File: config.mk
export PLATFORM = sky130hd
export DESIGN_NAME = mesh_link_unit
export DESIGN_NICKNAME = d
export VERILOG_FILES = /design/src/rtl/mlu_pkg.sv /design/src/rtl/mlu_onehot_dec.sv /design/src/rtl/mlu_link_slot.sv /design/src/rtl/mesh_link_unit.sv
export SDC_FILE = /design/constraint.sdc
export NUM_CORES = 1
export LEC_CHECK = 0
export BUFFER_PORTS_ARGS = -buffer_cell sky130_fd_sc_hd__buf_2
export CAP_MARGIN = 15
export CORE_ASPECT_RATIO = 0.75
export CORE_MARGIN = 3
export CORE_UTILIZATION = 28
export DETAILED_ROUTE_END_ITERATION = 10
export PLACE_DENSITY = 0.53
export SLEW_MARGIN = 20
export SYNTH_ARGS = -nofsm -noshare
export SYNTH_HDL_FRONTEND = slang
export SYNTH_SLANG_ARGS = --single-unit
File: constraint.sdc
create_clock -name clk -period 4.51 [get_ports clk]
set_input_delay 0.451 -clock clk [delete_from_list [all_inputs] [get_ports clk]]
set_output_delay 0.451 -clock clk [all_outputs]
set_load 0.01 [all_outputs]
File: src/rtl/mlu_pkg.sv
package mlu_pkg;
  typedef enum logic [1:0] {
    LINK_NORTH = 2'b00,
    LINK_EAST  = 2'b01,
    LINK_WEST  = 2'b10,
    LINK_SOUTH = 2'b11
  } link_dir_e;

  typedef enum logic {
    OP_SEND = 1'b0,
    OP_GET  = 1'b1
  } link_op_e;
endpackage

File: src/rtl/mlu_onehot_dec.sv
module mlu_onehot_dec #(
  parameter int N_OUT = 4,
  localparam int SEL_W = $clog2(N_OUT)
) (
  input  logic [SEL_W-1:0] sel_i,
  input  logic             en_i,
  output logic [N_OUT-1:0] hot_o
);
  always_comb begin
    hot_o = '0;
    for (int k = 0; k < N_OUT; k++) begin
      if (en_i && (sel_i == SEL_W'(k))) hot_o[k] = 1'b1;
    end
  end
endmodule

File: src/rtl/mlu_link_slot.sv
module mlu_link_slot #(
  parameter int DATA_W = 32
) (
  input  logic              clk,
  input  logic              rst_n,
  input  logic              wr_en_i,
  input  logic [DATA_W-1:0] wr_data_i,
  input  logic              take_i,
  output logic [DATA_W-1:0] data_o,
  output logic              full_o
);
  logic [DATA_W-1:0] data_q, data_d;
  logic              full_q, full_d;
  logic              data_en;

  always_comb begin
    data_en = wr_en_i;
    data_d  = wr_data_i;
    full_d  = full_q;
    if (take_i)  full_d = 1'b0;
    if (wr_en_i) full_d = 1'b1;
  end

  always_ff @(posedge clk or negedge rst_n) begin
    if (!rst_n) begin
      data_q <= '0;
      full_q <= 1'b0;
    end else begin
      full_q <= full_d;
      if (data_en) data_q <= data_d;
    end
  end

  assign data_o = data_q;
  assign full_o = full_q;

  AST_NO_OVERWRITE: assert property (@(posedge clk) disable iff (!rst_n)
    (full_q && !take_i) |-> !wr_en_i);

  AST_WRITE_SETS: assert property (@(posedge clk) disable iff (!rst_n)
    wr_en_i |=> (full_o && data_o == $past(wr_data_i)));

  AST_TAKE_CLEARS: assert property (@(posedge clk) disable iff (!rst_n)
    (take_i && !wr_en_i) |=> (!full_o && $stable(data_o)));
endmodule

File: src/rtl/mesh_link_unit.sv
module mesh_link_unit
  import mlu_pkg::*;
#(
  parameter int DATA_W    = 32,
  parameter int NUM_LINKS = 4,
  parameter int GPR_AW    = 5,
  localparam int DIR_W    = $clog2(NUM_LINKS)
) (
  input  logic                              clk,
  input  logic                              rst_n,
  input  logic                              op_valid_i,
  input  logic                              op_kind_i,
  input  logic [DIR_W-1:0]                  op_dir_i,
  input  logic                              op_reg_link_i,
  input  logic [DIR_W-1:0]                  op_reg_dir_i,
  input  logic [GPR_AW-1:0]                 op_reg_addr_i,
  input  logic [DATA_W-1:0]                 src_data_i,
  output logic                              op_stall_o,
  output logic                              gpr_we_o,
  output logic [GPR_AW-1:0]                 gpr_waddr_o,
  output logic [DATA_W-1:0]                 gpr_wdata_o,
  input  logic [NUM_LINKS-1:0][DATA_W-1:0]  in_data_i,
  input  logic [NUM_LINKS-1:0]              in_full_i,
  output logic [NUM_LINKS-1:0]              in_take_o,
  output logic [NUM_LINKS-1:0][DATA_W-1:0]  out_data_o,
  output logic [NUM_LINKS-1:0]              out_full_o,
  input  logic [NUM_LINKS-1:0]              out_take_i
);
  logic              is_get;
  logic              can_go;
  logic              accept;
  logic              wr_any;
  logic [DIR_W-1:0]  wr_dir;
  logic [DATA_W-1:0] wr_word;
  logic [NUM_LINKS-1:0] wr_hot;

  always_comb begin
    is_get = (link_op_e'(op_kind_i) == OP_GET);
    if (is_get) begin
      can_go = in_full_i[op_dir_i] && !(op_reg_link_i && out_full_o[op_reg_dir_i]);
    end else begin
      can_go = !out_full_o[op_dir_i];
    end
    accept     = op_valid_i && can_go;
    op_stall_o = op_valid_i && !can_go;

    wr_any  = accept && (!is_get || op_reg_link_i);
    wr_dir  = is_get ? op_reg_dir_i : op_dir_i;
    if (is_get)             wr_word = in_data_i[op_dir_i];
    else if (op_reg_link_i) wr_word = out_data_o[op_reg_dir_i];
    else                    wr_word = src_data_i;

    gpr_we_o    = accept && is_get && !op_reg_link_i && (op_reg_addr_i != '0);
    gpr_waddr_o = op_reg_addr_i;
    gpr_wdata_o = in_data_i[op_dir_i];
  end

  mlu_onehot_dec #(.N_OUT(NUM_LINKS)) u_take_dec (
    .sel_i (op_dir_i),
    .en_i  (accept && is_get),
    .hot_o (in_take_o)
  );

  mlu_onehot_dec #(.N_OUT(NUM_LINKS)) u_wr_dec (
    .sel_i (wr_dir),
    .en_i  (wr_any),
    .hot_o (wr_hot)
  );

  for (genvar g = 0; g < NUM_LINKS; g++) begin : g_slot
    mlu_link_slot #(.DATA_W(DATA_W)) u_slot (
      .clk       (clk),
      .rst_n     (rst_n),
      .wr_en_i   (wr_hot[g]),
      .wr_data_i (wr_word),
      .take_i    (out_take_i[g]),
      .data_o    (out_data_o[g]),
      .full_o    (out_full_o[g])
    );
  end

  AST_STALL_QUIET: assert property (@(posedge clk) disable iff (!rst_n)
    op_stall_o |-> (in_take_o == '0 && !gpr_we_o));

  AST_TAKE_ONEHOT: assert property (@(posedge clk) disable iff (!rst_n)
    $onehot0(in_take_o));

  AST_TAKE_NEEDS_DATA: assert property (@(posedge clk) disable iff (!rst_n)
    ((in_take_o & ~in_full_i) == '0));

  AST_NO_R0_WRITE: assert property (@(posedge clk) disable iff (!rst_n)
    gpr_we_o |-> (gpr_waddr_o != '0));

  AST_IDLE_QUIET: assert property (@(posedge clk) disable iff (!rst_n)
    !op_valid_i |-> (!op_stall_o && in_take_o == '0 && !gpr_we_o));
endmodule

# Word-level counts from Yosys, hierarchy flattened
# Cells that the tools add are included.
dict set report word_totals {
  output_inout_bits 175
  wordCells 75
  ff_bits 132
}
dict set report op_classes {
  n_eq_ne 6
  n_reduce_logical 29
  mux 30
  n_lt_le_gt_ge 2
}
# operator n
set op_table {}
lappend op_table {{32-bit binary-select mux with 2-bit select} 2}
lappend op_table {{32-bit two-way mux} 4}
lappend op_table {{1-bit two-way mux} 20}
lappend op_table {{1-bit logical AND} 16}
lappend op_table {{2-bit equality test (second input constant)} 4}
lappend op_table {{2-bit nonzero test} 4}
lappend op_table {{1-bit binary-select mux with 2-bit select} 3}
lappend op_table {{2-bit by 3-bit less-than comparator with 1-bit output (second input constant)} 2}
lappend op_table {{1-bit logical NOT} 5}
lappend op_table {{5-bit nonzero test} 1}
lappend op_table {{2-bit by 1-bit equality test with 1-bit output (second input constant)} 2}
lappend op_table {{2-bit logical NOT} 2}
lappend op_table {{2-bit two-way mux} 1}
lappend op_table {{1-bit logical OR} 1}

# Logic depth before layout (Yosys ltp)
dict set report logic_depth {
  depth_word 11
  mapped_depth 8
  depth_no_buf 4
}

# Cells and area by module
# A second synthesis with hierarchy kept.
dict set report hier_totals {
  hier_cells 508
  area_unflattened_um2 8011.4
}
# module cells_per_inst instances area_per_inst_um2
set by_module_without_submodules {}
lappend by_module_without_submodules {mlu_link_slot 71 4 1377.6}
lappend by_module_without_submodules {mesh_link_unit 216 1 2426.1}
lappend by_module_without_submodules {mlu_onehot_dec 4 2 37.5}

# Least setup slack after synthesis
# No wires, ideal clock.
dict set report synth_timing {
  path_kind {input port to flip-flop}
  start {input op_dir_i[0]}
  end {register g_slot[1].u_slot.data_q[10]}
  required_time_ns 4.364
  path_stages 6
  setup_time_ns 0.146
  t_arrival_ns 2.012
  slack_ns 2.352
  cell_sequence {buf_6 mux4_2 or4b_4 buf_6 o311ai_0 o31ai_1}
}
dict set report synth_via {
  elab_chain_cells 8
}
# element line
set synth_lines {}
lappend synth_lines {{from (decl)} mesh_link_unit.sv:13} ;# input logic [DIR_W-1:0] op_dir_i,
lappend synth_lines {{1-bit binary-select mux with 2-bit select, on equally long branches} {mesh_link_unit.sv:42, mesh_link_unit.sv:40}}
lappend synth_lines {{1-bit two-way mux, on equally long branches} {mesh_link_unit.sv:42, mesh_link_unit.sv:40}}
lappend synth_lines {{1-bit logical NOT / 1-bit logical AND (equally long branches)} {mesh_link_unit.sv:42, mesh_link_unit.sv:40}}
lappend synth_lines {{1-bit two-way mux} mesh_link_unit.sv:39} ;# if (is_get) begin
lappend synth_lines {{1-bit logical AND} mesh_link_unit.sv:44} ;# accept = op_valid_i && can_go;
lappend synth_lines {{1-bit logical AND} mesh_link_unit.sv:47} ;# wr_any = accept && (!is_get || op_reg_link_i);
lappend synth_lines {{1-bit logical AND} mlu_onehot_dec.sv:12} ;# if (en_i && (sel_i == SEL_W'(k))) hot_o[k] = 1'b1;
lappend synth_lines {{1-bit two-way mux} mlu_onehot_dec.sv:12}
lappend synth_lines {{to (signal assigned)} mlu_link_slot.sv:30} ;# if (data_en) data_q <= data_d;
lappend synth_lines {{to (decl)} mlu_link_slot.sv:12} ;# logic [DATA_W-1:0] data_q, data_d;
# Several ways; a longest one is shown, not always the timed one. The select of a mux whose other input is x is not followed.
# A chain may end at the register's enable or synchronous reset.

# Worst setup path in the final report
dict set report layout_timing {
  start {input op_reg_dir_i[0]}
  end {output gpr_we_o}
}
dict set report layout_via {
  elab_chain_cells 10
}
# element line
set layout_lines {}
lappend layout_lines {{from (decl)} mesh_link_unit.sv:15} ;# input logic [DIR_W-1:0] op_reg_dir_i,
lappend layout_lines {{1-bit binary-select mux with 2-bit select} mesh_link_unit.sv:40} ;# can_go = in_full_i[op_dir_i] && !(op_reg_link_i && out_full_o[op_reg_dir_i]);
lappend layout_lines {{1-bit two-way mux (implied by the code)} mesh_link_unit.sv:40}
lappend layout_lines {{1-bit logical AND} mesh_link_unit.sv:40}
lappend layout_lines {{1-bit logical NOT} mesh_link_unit.sv:40}
lappend layout_lines {{1-bit logical AND} mesh_link_unit.sv:40}
lappend layout_lines {{1-bit two-way mux} mesh_link_unit.sv:39}
lappend layout_lines {{1-bit logical AND} mesh_link_unit.sv:44}
lappend layout_lines {{1-bit logical AND (3 in a row)} mesh_link_unit.sv:53} ;# gpr_we_o = accept && is_get && !op_reg_link_i && (op_reg_addr_i != '0);
lappend layout_lines {{to (decl)} mesh_link_unit.sv:19} ;# output logic gpr_we_o,
# Every way passes these cells. The select of a mux whose other input is x is not followed.

==> results.txt <==
Outcome: completed
Asr flop ratio synth: 100%
Starting density of the core: 28.7%
Met2 wire length: 16.9 mm
Vias in the first global route: 8935
GR Util All Layers: 21.2%
CP arrival: 2.86 ns
Crit-path max cell delay: 1.12 ns
Setup Crit Path Kind: input port to primary output
Crit-path cells: buf_4, mux4_4, nand2_1, o211ai_1, nor3_1, buf_2
Final Wtd Congestion: 0.822
Setup Buffers After CTS: 0
Register bit count reported by yosys: 132
Die height: 162 um
Clock network power share: 27.9%
Drc violations: 0
Worst setup SP type: input port
Layout cells sized above 1: 35.8%
Hold WS: 0.0273 ns
Slowest-stage cell, CP: mux4_4
Post-synth EDFFs: 0
Warnings from Yosys: 0
CP top delay family: multiplexers
Hold Crit Class: input port to asynchronous set/reset pin
Met3 wire len: 2.42 mm
Worst VDD drop: 0.197 mV
CP required: 4.06 ns
Worst Skew: 0.00843 ns
Skew-Pair Late Insertion Delay: 0.43 ns
CP Buf/Inv Count: 2
Worst-path clk slew: 0.06 ns
Internal power: 3140 uW
Sw frac: 37.7%
R2R Setup Slk: 1.80 ns
Cts bufs inserted: 17
Design Area, Final: 11400 um^2
Root Driver: clkbuf_16
First-pass GRT wire length: 56.7 mm
RSZ-0062 raised after global routing: false
Final core occ: 36.2%
Port bufs: 356
Most common cell after layout, fill and taps aside: buf_2
Min Tclk post-route: 3.32 ns
H-tree Lvls: 4
Synth Instances: 896
Leakage: 0.00524 uW
Core Area: 31600 um^2
Die area: 34600 um^2
Top layer in use: met4
Fin Setup TNS: 0 ns
PD cells: 441 nW/um^2
Crit-path max FO: 66
Register area share after synthesis: 36.4%
Hpwl dp: 24.4 mm
# rows: 56
Final WL: 37.9 mm
Top Ports: 357
Switch Pwr: 1910 uW
Worst Tran Pin Value: 1.15 ns
# setup viols final: 0
Resized cells post-CTS: 0
Yosys top cell by area: dfrtp_1
Post-route ant nets: 0
Post-synth top area share: 36.4%
Placement Cell Area: 10900 um^2
Die width: 214 um
Largest net degree at the start of global routing: 69
Ant diodes: 0
CTS Buffer Depth: 2
Layout area overhead: 26.1%
CP endpoint kind: primary output
Commonest non-fill, non-tap cells in the layout: buf_2, mux2i_1, dfrtp_1
DRT iter0 DRCs: 745
Max-cap viol count: 0
Final layout net count: 1335
Post-Syn Nets: 1078
Mapped Area: 9080 um^2
Grt total ovfl: 0
FMAX: 302 MHz
Final-report hold violation count: 0
Hold_buf cts: 0
Clock sinks: 132
Main synth FF type: dfrtp_1
Gate power share: 35.4%
Synth area leaders: dfrtp_1, mux2i_1, o311ai_1
Rel. slew slack: 22.2%
Final Max Tran Viols: 0
Syn Area/Cell: 10.1 um^2
Tcrit/Tclk final: 73.5%
TritonCTS clock tree: built
Initial antenna violation count: 0
Seq pwr share: 36.7%
Router iterations before antenna repair: 5
Wire length on met1: 18.3 mm
Vias: 9087
Unique cell type count in the Yosys netlist: 33
Vias/cell: 5.68
Routed wire per std cell: 23.7 um
stage by stage:
| step | power (uW) | std cells | worst slack, ns |
|---|---|---|---|
| floorplan | 2840 | 896 | 2.35 |
| global placement | 3630 | 1569 | 1.16 |
| detailed placement | 3660 | 1569 | 1.15 |
| CTS | 5080 | 1599 | 1.14 |
| global route | 5340 | 1599 | 1.00 |
| finish | 5050 | 1599 | 1.19 |
synth_stat cells, types with 5 or more instances:
library cell,instances
o31ai_1,128
mux2i_1,162
nor2_1,69
clkbuf_1,76
nor2b_1,35
o21ai_0,5
o41ai_1,32
buf_4,15
buf_6,22
buf_1,10
o311ai_1,116
buf_2,12
a22oi_1,32
dfrtp_1,132
o311ai_0,12
registers in the layout, indices dropped and copies added, names as in the netlist:
signal                cells
g_slot.u_slot.full_o      4
g_slot.u_slot.data_o    128
layout make-up:
| class | instances | area [um^2] |
|---|---|---|
| repair buffers | 373 | 1920 |
| fillers | 3284 | 20200 |
| well taps | 435 | 544 |
| clock inverters | 10 | 135 |
| inverters | 4 | 15.0 |
| flip-flops and latches | 132 | 3300 |
| multi-input cells | 625 | 5090 |
| clock buffers | 20 | 437 |
layer usage:
layer | track usage (%) | up-vias
li1 | - | 4139
met5 | 0 | -
met3 | 4.19 | 20
met4 | 4.26 | 0
met2 | 31.5 | 342
met1 | 31.8 | 4586
power groups by stage:
| stage | Sequential, uW | Clock (uW) | Combinational, uW |
|---|---|---|---|
| global placement | 1860 | 0 | 1770 |
| detailed placement | 1860 | 0 | 1790 |
| global route | 1900 | 1480 | 1950 |
| CTS | 1850 | 1430 | 1800 |
| floorplan | 1940 | 0 | 892 |
| finish | 1850 | 1410 | 1790 |
worst paths after layout:
check | from | to | cells past startpoint
max in group asynchronous | rst_n | g_slot[3].u_slot.data_o[30]$_DFFE_PN0P_ | 2
min in group clk | out_take_i[2] | g_slot[2].u_slot.full_o$_DFFE_PN0P_ | 2
worst max-delay path | op_reg_dir_i[0] | gpr_we_o | 6
worst min-delay path | rst_n | g_slot[2].u_slot.data_o[4]$_DFFE_PN0P_ | 1
worst max register to register | g_slot[3].u_slot.full_o$_DFFE_PN0P_ | g_slot[3].u_slot.data_o[19]$_DFFE_PN0P_ | 4
worst min register to register | g_slot[3].u_slot.data_o[29]$_DFFE_PN0P_ | g_slot[3].u_slot.data_o[29]$_DFFE_PN0P_ | 2
kinds of logic (layout without fill, tap and decap cells):
family          Yosys count  in the layout  share of synthesized area [%]
compound gates          333            333                           29.6
buf+inv                 139            407                           8.35
flops                   132            132                           36.4
mux                     164            164                           18.4
simple gates            128            128                           7.28
Note: power is estimated with default switching activity, not from simulation.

---

### Instructions for the task:
Find the line that contains "inverters | 10 | 135 |". Copy it and every line after it to the end of the records, exactly, and nothing more.

### Response to this task:
| clock inverters | 10 | 135 |
| inverters | 4 | 15.0 |
| flip-flops and latches | 132 | 3300 |
| multi-input cells | 625 | 5090 |
| clock buffers | 20 | 437 |
layer usage:
layer | track usage (%) | up-vias
li1 | - | 4139
met5 | 0 | -
met3 | 4.19 | 20
met4 | 4.26 | 0
met2 | 31.5 | 342
met1 | 31.8 | 4586
power groups by stage:
| stage | Sequential, uW | Clock (uW) | Combinational, uW |
|---|---|---|---|
| global placement | 1860 | 0 | 1770 |
| detailed placement | 1860 | 0 | 1790 |
| global route | 1900 | 1480 | 1950 |
| CTS | 1850 | 1430 | 1800 |
| floorplan | 1940 | 0 | 892 |
| finish | 1850 | 1410 | 1790 |
worst paths after layout:
check | from | to | cells past startpoint
max in group asynchronous | rst_n | g_slot[3].u_slot.data_o[30]$_DFFE_PN0P_ | 2
min in group clk | out_take_i[2] | g_slot[2].u_slot.full_o$_DFFE_PN0P_ | 2
worst max-delay path | op_reg_dir_i[0] | gpr_we_o | 6
worst min-delay path | rst_n | g_slot[2].u_slot.data_o[4]$_DFFE_PN0P_ | 1
worst max register to register | g_slot[3].u_slot.full_o$_DFFE_PN0P_ | g_slot[3].u_slot.data_o[19]$_DFFE_PN0P_ | 4
worst min register to register | g_slot[3].u_slot.data_o[29]$_DFFE_PN0P_ | g_slot[3].u_slot.data_o[29]$_DFFE_PN0P_ | 2
kinds of logic (layout without fill, tap and decap cells):
family          Yosys count  in the layout  share of synthesized area [%]
compound gates          333            333                           29.6
buf+inv                 139            407                           8.35
flops                   132            132                           36.4
mux                     164            164                           18.4
simple gates            128            128                           7.28
Note: power is estimated with default switching activity, not from simulation.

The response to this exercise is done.